WHAT THE EXERCISE ASKS
Your job is to return every line in the data holding the string "endpoints".

[Records from a collection]
^^^^^^^^

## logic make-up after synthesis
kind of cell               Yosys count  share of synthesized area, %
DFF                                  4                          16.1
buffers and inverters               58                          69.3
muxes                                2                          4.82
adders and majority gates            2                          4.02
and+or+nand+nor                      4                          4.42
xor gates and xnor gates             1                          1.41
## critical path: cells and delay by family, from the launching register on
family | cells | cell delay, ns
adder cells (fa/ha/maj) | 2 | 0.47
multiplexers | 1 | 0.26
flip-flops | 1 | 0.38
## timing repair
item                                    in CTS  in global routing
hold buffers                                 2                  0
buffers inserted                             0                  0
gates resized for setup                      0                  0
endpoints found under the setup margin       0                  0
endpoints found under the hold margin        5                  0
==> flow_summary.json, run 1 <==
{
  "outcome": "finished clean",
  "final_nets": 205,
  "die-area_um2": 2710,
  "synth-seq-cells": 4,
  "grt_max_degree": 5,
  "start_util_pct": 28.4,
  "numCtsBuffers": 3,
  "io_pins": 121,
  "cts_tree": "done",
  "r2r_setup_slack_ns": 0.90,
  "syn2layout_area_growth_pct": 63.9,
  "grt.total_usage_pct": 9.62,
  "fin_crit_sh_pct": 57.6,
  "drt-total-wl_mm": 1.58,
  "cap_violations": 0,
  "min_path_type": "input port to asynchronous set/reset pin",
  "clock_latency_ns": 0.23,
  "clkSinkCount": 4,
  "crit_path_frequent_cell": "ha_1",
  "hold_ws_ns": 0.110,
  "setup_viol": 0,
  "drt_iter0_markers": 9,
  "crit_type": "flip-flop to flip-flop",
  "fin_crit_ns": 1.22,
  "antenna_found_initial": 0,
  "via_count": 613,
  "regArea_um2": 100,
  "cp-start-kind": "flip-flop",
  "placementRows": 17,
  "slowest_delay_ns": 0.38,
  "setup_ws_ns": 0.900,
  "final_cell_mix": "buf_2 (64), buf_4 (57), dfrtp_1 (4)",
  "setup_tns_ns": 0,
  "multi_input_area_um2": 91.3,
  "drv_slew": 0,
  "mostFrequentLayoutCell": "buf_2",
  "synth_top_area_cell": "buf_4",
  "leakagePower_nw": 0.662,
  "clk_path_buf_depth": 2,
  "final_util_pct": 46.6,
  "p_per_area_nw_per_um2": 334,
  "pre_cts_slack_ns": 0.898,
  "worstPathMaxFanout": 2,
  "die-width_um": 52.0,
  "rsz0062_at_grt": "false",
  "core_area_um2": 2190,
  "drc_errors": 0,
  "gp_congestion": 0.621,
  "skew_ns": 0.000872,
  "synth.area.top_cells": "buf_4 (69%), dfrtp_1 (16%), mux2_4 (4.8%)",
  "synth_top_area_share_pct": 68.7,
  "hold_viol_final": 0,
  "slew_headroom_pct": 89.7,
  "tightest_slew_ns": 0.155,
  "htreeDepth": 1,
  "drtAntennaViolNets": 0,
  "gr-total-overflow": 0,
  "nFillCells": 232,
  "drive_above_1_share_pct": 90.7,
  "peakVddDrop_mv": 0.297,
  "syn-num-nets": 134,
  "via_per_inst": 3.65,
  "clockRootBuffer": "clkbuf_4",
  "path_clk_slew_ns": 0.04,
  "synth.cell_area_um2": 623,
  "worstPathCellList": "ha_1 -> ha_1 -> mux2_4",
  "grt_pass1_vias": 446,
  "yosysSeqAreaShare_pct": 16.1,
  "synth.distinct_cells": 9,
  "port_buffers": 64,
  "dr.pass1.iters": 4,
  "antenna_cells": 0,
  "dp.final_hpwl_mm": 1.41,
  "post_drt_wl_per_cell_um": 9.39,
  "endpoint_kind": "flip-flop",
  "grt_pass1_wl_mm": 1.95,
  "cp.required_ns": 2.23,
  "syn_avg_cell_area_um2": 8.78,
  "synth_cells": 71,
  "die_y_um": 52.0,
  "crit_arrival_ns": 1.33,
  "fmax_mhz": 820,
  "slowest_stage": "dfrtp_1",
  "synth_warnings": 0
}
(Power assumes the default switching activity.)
File: src/hdl/mipsPkg.sv
package mipsPkg;

    typedef logic [31:0] word_t;

    // primary opcode field, bits 31:26
    typedef enum logic [5:0] {
        RType = 6'h00,
        J     = 6'h02,
        BEQ   = 6'h04,
        BNE   = 6'h05,
        ADDI  = 6'h08,
        LW    = 6'h23,
        SW    = 6'h2b
    } opcode_t;

    // funct field of R-type, bits 5:0
    typedef enum logic [5:0] {
        JR  = 6'h08,
        ADD = 6'h20,
        SUB = 6'h22,
        AND = 6'h24,
        OR  = 6'h25,
        SLT = 6'h2a
    } funct_t;

    // operation class from the main decoder
    typedef enum logic [1:0] {
        AluAdd   = 2'b00,
        AluSub   = 2'b01,
        AluFunct = 2'b10
    } aluOp_t;

    typedef enum logic [2:0] {
        Fetch     = 3'd0,
        Decode    = 3'd1,
        Execute   = 3'd2,
        Memory    = 3'd3,
        Writeback = 3'd4
    } phase_t;

endpackage

File: src/hdl/aluUnit.sv
`timescale 1ns/1ps

module aluUnit (
    input  mipsPkg::aluOp_t aluOp,
    input  mipsPkg::funct_t funct,
    input  mipsPkg::word_t  a,
    input  mipsPkg::word_t  b,
    output mipsPkg::word_t  result,
    output logic            zero
);
    import mipsPkg::*;

    funct_t operation;

    // fixed classes map onto the matching funct code
    always_comb begin
        case (aluOp)
            AluSub:   operation = SUB;
            AluFunct: operation = funct;
            default:  operation = ADD;
        endcase
    end

    always_comb begin
        case (operation)
            ADD:     result = a + b;
            SUB:     result = a - b;
            AND:     result = a & b;
            OR:      result = a | b;
            // signed compare
            SLT:     result = {31'd0, $signed(a) < $signed(b)};
            default: result = '0;
        endcase
    end

    assign zero = (result == '0);

endmodule

File: config.mk
export PLATFORM = sky130hd
export DESIGN_NAME = aluUnit
export DESIGN_NICKNAME = d
export VERILOG_FILES = /design/src/hdl/mipsPkg.sv /design/src/hdl/aluUnit.sv
export SDC_FILE = /design/constraint.sdc
export NUM_CORES = 1
export LEC_CHECK = 0
export BUFFER_PORTS_ARGS = -buffer_cell sky130_fd_sc_hd__buf_4
export CAP_MARGIN = 20
export CORE_UTILIZATION = 45
export DETAILED_ROUTE_END_ITERATION = 8
export GPL_ROUTABILITY_DRIVEN = 0
export PLACE_DENSITY = 0.71
export SYNTH_ARGS = -nofsm -noshare
export SYNTH_HDL_FRONTEND = slang
export SYNTH_SLANG_ARGS = --single-unit
File: constraint.sdc
create_clock -name vclk -period 12.8
set_input_delay 3.84 -clock vclk [all_inputs]
set_output_delay 3.84 -clock vclk [all_outputs]
set_load 0.03 [all_outputs]
=== Word level (Yosys, flattened, before mapping) ===
Cells that the tools add are included.
W data, S select, Z words.

* Logic and storage cells: 15
* Input port bits: 72
* Output and inout bits: 33
* Register bits: 0

* Multiplexer cells: 2
* Order comparisons: 1
* Reductions and logical operators: 1
* Add/sub/neg operators: 2
* Bitwise operators: 2
* Equality and inequality tests: 7

{| class="wikitable"
|+ Operators by type and width
! kind !! number
|-
| $pmux W32 S5 || 1
|-
| $add A32 B32 Y32 || 1
|-
| $and A32 B32 Y32 || 1
|-
| $logic_not A32 Y1 || 1
|-
| $lt A32 B32 Y1 || 1
|-
| $or A32 B32 Y32 || 1
|-
| $sub A32 B32 Y32 || 1
|-
| $eq A6 B6 Y1 const B || 5
|-
| $pmux W6 S2 || 1
|-
| $eq A2 B1 Y1 const B || 1
|-
| $eq A2 B2 Y1 const B || 1
|}

=== Logic depth before layout (Yosys ltp) ===
* Depth after elaboration: 5
* Mapped depth: 16

=== Worst setup path before layout ===
OpenSTA, ideal clock, no wires.

* Path kind: input to output
* From: in a[0]
* To: out zero
* Required time: 8960 ps
* Setup slack: 778 ps
* Data arrival time: 8182 ps
* Stages: 14
* Path through: ha_1 > inv_1 > fa_1 > nor2b_1 > o2111ai_1 > o211a_1 > xor2_1 > o221ai_1 > or4_1 > or4b_1 > or4_1 > nor4_1 > nand4_1 > nor4bb_1

* Cells in the longest elaborated chain, start to end: 3
* Elaborated cells on any way between the ends: 7

{| class="wikitable"
|+ Ends and longest elaborated chain
! what !! line !! source
|-
| from (decl) || aluUnit.sv:6 || <nowiki>input mipsPkg::word_t a,</nowiki>
|-
| $sub A32 B32 Y32 or $add A32 B32 Y32 (tied branches) || aluUnit.sv:27, aluUnit.sv:26 ||
|-
| $pmux W32 S5 * || aluUnit.sv:25 || <nowiki>case (operation)</nowiki>
|-
| net result[6] || aluUnit.sv:8 || <nowiki>output mipsPkg::word_t result,</nowiki>
|-
| $logic_not A32 Y1 * || aluUnit.sv:36 || <nowiki>assign zero = (result == '0);</nowiki>
|-
| to (decl) || aluUnit.sv:9 || <nowiki>output logic zero</nowiki>
|}

Mark *: on every way through the listed nets, which the timed path passes. The rest lies on a longest branch.

=== Worst setup path after layout ===
* From: in a[0]
* To: out zero

* Cells in the longest elaborated chain, start to end: 3
* Elaborated cells on any way between the ends: 7

{| class="wikitable"
|+ Ends and longest elaborated chain
! what !! line !! source
|-
| $sub A32 B32 Y32, or another cell as far along || aluUnit.sv:27 || <nowiki>SUB: result = a - b;</nowiki>
|-
| $pmux W32 S5 * || aluUnit.sv:25 ||
|-
| $logic_not A32 Y1 * || aluUnit.sv:36 ||
|}

Every way passes the cells marked *; elsewhere a longest branch is shown, timed or not.

==> results.txt <==
Status = complete, no violations
Core Rows = 39
Crit path kind = input port to output port
Crit-path max FO = 3
Die Width = 111 microns
Die Height = 111 microns
Startpoint type of the worst setup path = input port
Post-route minimum period = 11710 ps
Detailed-route via count = 6461
Top Family by Delay on Critical Path = simple AND/OR/NAND/NOR gates
Final net count = 1048
Synth cell count leaders = ha_1 (103), inv_1 (98), nor2_1 (69)
Post-DP Area = 6170 sq um
Final hold violations = 0
Slew of the pin with the lowest slew margin = 819 ps
RSZ-0062 raised after global routing = false
DRC viols = 0
Yosys cell types = 75
GR peak layer = met2
PwrDens = 55.7 nW/um^2
Final non-filler cell total = 1012
Post-Route WL = 17500 microns
Total track usage = 27.3%
CP max stage delay = 460 ps
Starting Density = 46.4%
Worst EP arrival = 7870 ps
Vias in the first global route = 5797
Drt pass-1 iters = 5
Post-synthesis cell type with the largest combined area = ha_1
Iteration-0 DRC Markers = 837
Cts hold-fix bufs = 0
Synth Instances = 803
Slowest cell on the critical path = or4_1
Flip-flop and latch area = 0 sq um
Slew Limit Fails = 0
Worst Hold End = result[31]
HPWL after detailed placement = 13800 microns
Worst VDD drop = 45.3 uV
Max Cap Viol = 0
Postcts setup bufs = 0
TNS Setup = 0 ps
Synth top area share = 24.2%
Antenna violations before repair = 0
Min-delay worst type = input port to output port
WL per Instance = 17.3 microns
Cell with the most instances after synthesis = ha_1
Design area = 6170 sq um
Max-slew headroom = 44.6%
GRT overflow = 0
# diodes = 0
Leak pwr = 2.97 nW
Die Area = 12300 sq um
Seq_cells = 0
First-pass GRT wire length = 28600 microns
WHS Path Cells = 5
Layout clock buffers = 0
Hold Startpoint = b[31]
GR Util met3 = 1.80%
Core Util, Final = 53.8%
Cell Area, Synth = 5320 sq um
FMAX = 85.4 MHz
Setup crit end kind = output port
Syn Nets = 980
Layout area overhead = 15.8%
Crit share post-route = 91.5%
Crit path buf inv count = 3
Routing usage on met2 = 44.2%
Top cells by area, synth = ha_1 (24%), inv_1 (6.9%), a21oi_1 (5.8%)
DR vias/cell = 6.38
Seq/Total Area, Yosys = 0%
WP data required = 8960 ps
Final setup fails = 0
Boundary Pins = 105
Largest net degree at the start of global routing = 60
Core box area = 11500 sq um
IO Port Bufs = 105
Remaining antenna violation count = 0
Share of cells above drive strength 1 = 16.2%
Synth warn = 0
Placed insts = 1012
CP cell instances = buf_4 > inv_1 > ha_1 > fa_1 > nor2_1 > o21a_1 > nor2_1 > a221o_1 > a32o_2 > or4_1 > or4b_1 > or4_1 > nor4_1 > nand4_1 > nor4bb_1 > buf_4
Average size of a mapped cell = 6.63 sq um
Post-CTS Resized = 0
Met1 usage = 39.6%
## power by group
group,leakage [nW],switching (mW),internal (mW)
Combinational,2.97,0.215,0.129
Clock,0,0,0
Sequential,0,0,0
==> src/hdl/mipsPkg.sv <==
package mipsPkg;

    typedef logic [31:0] word_t;

    // primary opcode field, bits 31:26
    typedef enum logic [5:0] {
        RType = 6'h00,
        J     = 6'h02,
        BEQ   = 6'h04,
        BNE   = 6'h05,
        ADDI  = 6'h08,
        LW    = 6'h23,
        SW    = 6'h2b
    } opcode_t;

    // funct field of R-type, bits 5:0
    typedef enum logic [5:0] {
        JR  = 6'h08,
        ADD = 6'h20,
        SUB = 6'h22,
        AND = 6'h24,
        OR  = 6'h25,
        SLT = 6'h2a
    } funct_t;

    // operation class from the main decoder
    typedef enum logic [1:0] {
        AluAdd   = 2'b00,
        AluSub   = 2'b01,
        AluFunct = 2'b10
    } aluOp_t;

    typedef enum logic [2:0] {
        Fetch     = 3'd0,
        Decode    = 3'd1,
        Execute   = 3'd2,
        Memory    = 3'd3,
        Writeback = 3'd4
    } phase_t;

endpackage

==> src/hdl/opcodeControl.sv <==
`timescale 1ns/1ps

module opcodeControl (
    input  mipsPkg::opcode_t opcode,
    input  mipsPkg::funct_t  funct,
    output logic             regDst,
    output logic             jump,
    output logic             jumpRegister,
    output logic             branch,
    output logic             branchNe,
    output logic             memRead,
    output logic             memtoReg,
    output logic             memWrite,
    output logic             aluSrc,
    output logic             regWrite,
    output mipsPkg::aluOp_t  aluOp
);
    import mipsPkg::*;

    logic isR;
    logic isRAlu;
    logic isJ;
    logic isJr;
    logic isBeq;
    logic isBne;
    logic isAddi;
    logic isLw;
    logic isSw;

    // one-hot instruction classes
    always_comb begin
        isR = (opcode == RType);
        isJ = (opcode == J);
        isBeq = (opcode == BEQ);
        isBne = (opcode == BNE);
        isAddi = (opcode == ADDI);
        isLw = (opcode == LW);
        isSw = (opcode == SW);
        // funct only matters for R-type
        isJr = isR && (funct == JR);
        isRAlu = isR && (funct inside {ADD, SUB, AND, OR, SLT});
    end

    assign regDst = isR;
    assign jump = isJ;
    assign jumpRegister = isJr;
    assign branch = isBeq;
    assign branchNe = isBne;
    assign memRead = isLw;
    assign memtoReg = isLw;
    assign memWrite = isSw;
    assign aluSrc = isAddi || isLw || isSw;
    // unknown opcodes and functs leave this low
    assign regWrite = isRAlu || isAddi || isLw;

    always_comb begin
        if (isR) begin
            aluOp = AluFunct;
        end else if (isBeq || isBne) begin
            aluOp = AluSub;
        end else begin
            aluOp = AluAdd;
        end
    end

endmodule

==> config.mk <==
export PLATFORM = sky130hd
export DESIGN_NAME = opcodeControl
export DESIGN_NICKNAME = d
export VERILOG_FILES = /design/src/hdl/mipsPkg.sv /design/src/hdl/opcodeControl.sv
export SDC_FILE = /design/constraint.sdc
export NUM_CORES = 1
export LEC_CHECK = 0
export BUFFER_PORTS_ARGS = -buffer_cell sky130_fd_sc_hd__buf_4
export CAP_MARGIN = 20
export CORE_AREA = 5 5 42 44
export DETAILED_ROUTE_END_ITERATION = 10
export DIE_AREA = 0 0 47 49
export PLACE_DENSITY_LB_ADDON = 0.15
export SETUP_SLACK_MARGIN = 0.5
export SYNTH_ARGS = -nofsm -noshare
export SYNTH_HDL_FRONTEND = slang
export SYNTH_SLANG_ARGS = --single-unit
==> constraint.sdc <==
create_clock -name vclk -period 3.2
set_input_delay 0.96 -clock vclk [all_inputs]
set_output_delay 0.96 -clock vclk [all_outputs]
set_load 0.02 [all_outputs]
Word level (Yosys, flattened, before mapping) --
Index checks and enable logic that the tools add are counted.
Cells by class: add/sub/neg operators 0, multiply operators 0, divide/modulo/power cells 0, $lt $le $gt $ge 0, eq/ne operators 12, shifts and indexed selects 0, multiplexer cells 2, bitwise gates (word level) 0, reductions and logical operators 9
Operator list (count):
- equality test 6 bit, second input constant | 7
- equality test 6 x 3 -> 1 bit, second input constant | 2
- equality test 6 x 4 -> 1 bit, second input constant | 2
- equality test 6 x 2 -> 1 bit, second input constant | 1
- logical NOT 6 bit | 1
- logical OR 1 bit | 5
- nonzero test 5 bit | 1
- logical AND 1 bit | 2
- 2-to-1 mux 2 bit | 1
- 2-to-1 mux 1 bit | 1
Word-level totals: flip-flop bits (word level) 0, bits in latches 0, RAM bits 0, memory bits (read-only) 0, word-level logic and storage cells 23, memories kept 0

Depth between registers and ports, before layout --
word-level depth 5, mapped depth 4

Least setup slack after synthesis --
Ideal clock, no wire load.
kind in2out, from in opcode[5], to out branch, arrival time 1.979 ns, path slack 0.261 ns, cell stages on the path 2, buffers on the path 0, path through or4b_4 > nor3_1
On the way: word-level cells in the longest chain between the ends 1
Ends and longest elaborated chain:
- start, declared | line opcodeControl.sv:4 | input mipsPkg::opcode_t opcode,
- equality test 6 x 3 -> 1 bit | line opcodeControl.sv:34 | isBeq = (opcode == BEQ);
- end, declared | line opcodeControl.sv:9 | output logic branch,
Every way passes these cells.

Worst setup path after layout --
from in opcode[4], to out branchNe
On the way: word-level cells in the longest chain between the ends 1
Ends and longest elaborated chain:
- equality test 6 x 3 -> 1 bit | line opcodeControl.sv:35 | isBne = (opcode == BNE);
- end, declared | line opcodeControl.sv:10 | output logic branchNe,
Every way passes these cells.

==> summary.md <==
| Metric | Value |
|---|---|
| Most frequent cells in the layout | `23 x buf_4, 3 x and3_1, 3 x buf_6` |
| Synth area leader | `and3_1` |
| Routing usage on met1 | `a little over 7%` |
| FF+latch count | `0` |
| Area occupied by multi-input gates | `between 200 and 250 um2` |
| Via Count | `300` |
| Avg Inst Size Synth | `about 6.6 um2` |
| Fin crit period | `just under 3 ns` |
| Vias/cell | `roughly 4.3` |
| # fillers | `between 150 and 200` |
| IO Count | `24` |
| Setup CP Type | `input port to output pin` |
| DR pass1 iterations | `1` |
| Worst path cell trace | `buf_8 > or4b_4 > nor2_4 > and2_4 > buf_6` |
| Synth warn | `0` |
| Core area | `between 0.001 and 0.0015 mm2` |
| Crit path launch type | `input port` |
| Routed wire per std cell | `about 11 um` |
| MaxCap Viol Count | `0` |
| Initial antenna violation count | `0` |
| Worst EP required | `~2.2 ns` |
| Synth top area cells | `and3_1 14%, nor3_1 11%, buf_4 8.1%, nor2_1 8.1%, or4b_4 7.4%` |
| Status | `finished, final reports clean` |
| Hold Violations, Final | `0` |
| First-pass GRT wire length | `1.10 mm` |
| VDD IR max | `a little under 0.03 mV` |
| Max stage delay cell, worst path | `or4b_4` |
| Hold path depth | `3` |
| Drt total wl | `768 um` |
| RSZ-0062 raised after global routing | `true` |
| Max frequency | `between 300 and 400 MHz` |
| Port buffer count | `24` |
| Static leakage | `approximately 0.23 nW` |
| Sequential cell area fraction in the yosys report | `0%` |
| Commonest non-fill, non-tap cell in the layout | `buf_4` |
| GR Util met3 | `under 10%` |
| FP Rows | `14` |
| Gate Count Post-Synth | `28` |
| Syn Std Cell Area | `approximately 190 um2` |
| Type of the tightest min-delay check | `input port to output pin` |
| Slew headroom | `between 80% and 90%` |
| Final worst-path cycle share | `around 91%` |
| Starting DRC count in detailed routing | `0` |
| Die Footprint | `0.00230 mm2` |
| Met2 GRT Util | `about a tenth` |
| Crit-path max FO | `4` |
| WHS Endpoint | `aluSrc` |
| Unique masters post-synth | `18` |
| Worst Max-Slew Pin Slew | `between 0.2 and 0.25 ns` |
| Top cell type's share of synthesized area | `about 14%` |
| DP Wirelength | `about 600 um` |
| CP arrival | `around 2.0 ns` |
| Initial Util | `a little over an eighth` |
| CLK BUF | `0` |
| Hold_ws | `between 2 and 2.5 ns` |
| Post-route DRC | `0` |
| Diode count | `0` |
| Die W | `47 um` |
| Max Slew Vio Count | `0` |
| Area growth syn-to-layout | `151%` |
| Setup-failing EPs final | `0` |
| Critical path endpoint category | `output pin` |
| Share of cells above drive strength 1 | `72.2%` |
| Synth Net Count | `40` |
| Gr usage total | `5.82%` |
| Fin nets | `between 60 and 70` |
| Total Neg Setup Slack | `0 ns` |
| Slowest stage delay, CP | `roughly 0.56 ns` |
| Largest net degree at the start of global routing | `8` |
| Post-DRT Antenna Nets | `0` |
| GP Congestion | `between 0.6 and 0.7` |
| Vias in the first global route | `between 200 and 300` |
| Die extent in y | `49 um` |
| Cell area power density | `between 80 and 90 mW/mm2` |
| Register area | `0 um2` |
| Busiest grt layer | `met2` |
| GR Overflow Total | `0` |
| Hold Crit Start | `opcode[4]` |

^^^^^^^^

WRITTEN SOLUTION
endpoints found under the setup margin       0                  0
endpoints found under the hold margin        5                  0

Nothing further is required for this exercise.